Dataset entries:
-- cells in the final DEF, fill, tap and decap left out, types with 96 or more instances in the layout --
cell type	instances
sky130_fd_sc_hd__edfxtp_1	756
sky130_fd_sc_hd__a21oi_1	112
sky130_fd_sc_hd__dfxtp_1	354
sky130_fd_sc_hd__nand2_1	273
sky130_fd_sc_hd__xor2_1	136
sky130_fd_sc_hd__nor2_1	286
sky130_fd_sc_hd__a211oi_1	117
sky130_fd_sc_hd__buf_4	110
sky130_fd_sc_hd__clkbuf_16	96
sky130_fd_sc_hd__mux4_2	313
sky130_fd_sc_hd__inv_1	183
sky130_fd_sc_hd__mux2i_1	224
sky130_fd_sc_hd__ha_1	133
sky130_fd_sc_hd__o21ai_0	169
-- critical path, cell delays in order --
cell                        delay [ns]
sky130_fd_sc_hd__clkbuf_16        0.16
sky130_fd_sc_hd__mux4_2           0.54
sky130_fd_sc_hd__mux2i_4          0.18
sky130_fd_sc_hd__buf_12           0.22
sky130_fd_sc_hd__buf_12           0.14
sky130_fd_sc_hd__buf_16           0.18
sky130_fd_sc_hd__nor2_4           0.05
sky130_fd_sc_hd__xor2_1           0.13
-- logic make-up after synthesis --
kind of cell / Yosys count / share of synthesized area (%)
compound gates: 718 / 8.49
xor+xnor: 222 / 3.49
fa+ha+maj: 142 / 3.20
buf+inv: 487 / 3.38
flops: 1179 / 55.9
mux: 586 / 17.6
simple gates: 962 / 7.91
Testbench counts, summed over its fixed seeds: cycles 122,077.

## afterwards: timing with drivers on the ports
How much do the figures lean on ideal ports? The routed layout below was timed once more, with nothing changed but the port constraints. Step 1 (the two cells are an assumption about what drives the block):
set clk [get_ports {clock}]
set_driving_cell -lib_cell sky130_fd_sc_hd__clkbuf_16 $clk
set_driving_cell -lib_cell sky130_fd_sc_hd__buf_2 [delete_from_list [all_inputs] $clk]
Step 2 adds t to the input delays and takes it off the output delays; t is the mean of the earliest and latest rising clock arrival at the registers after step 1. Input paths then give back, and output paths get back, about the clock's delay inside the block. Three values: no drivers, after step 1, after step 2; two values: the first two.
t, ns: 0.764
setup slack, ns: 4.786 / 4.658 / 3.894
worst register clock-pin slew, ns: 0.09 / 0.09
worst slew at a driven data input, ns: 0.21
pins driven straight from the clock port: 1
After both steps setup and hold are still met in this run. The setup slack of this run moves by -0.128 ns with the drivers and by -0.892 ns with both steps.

PROMPT: The answer should consist of every line above in which "slack" appears.

ANSWER BOX:
setup slack, ns: 4.786 / 4.658 / 3.894
After both steps setup and hold are still met in this run. The setup slack of this run moves by -0.128 ns with the drivers and by -0.892 ns with both steps.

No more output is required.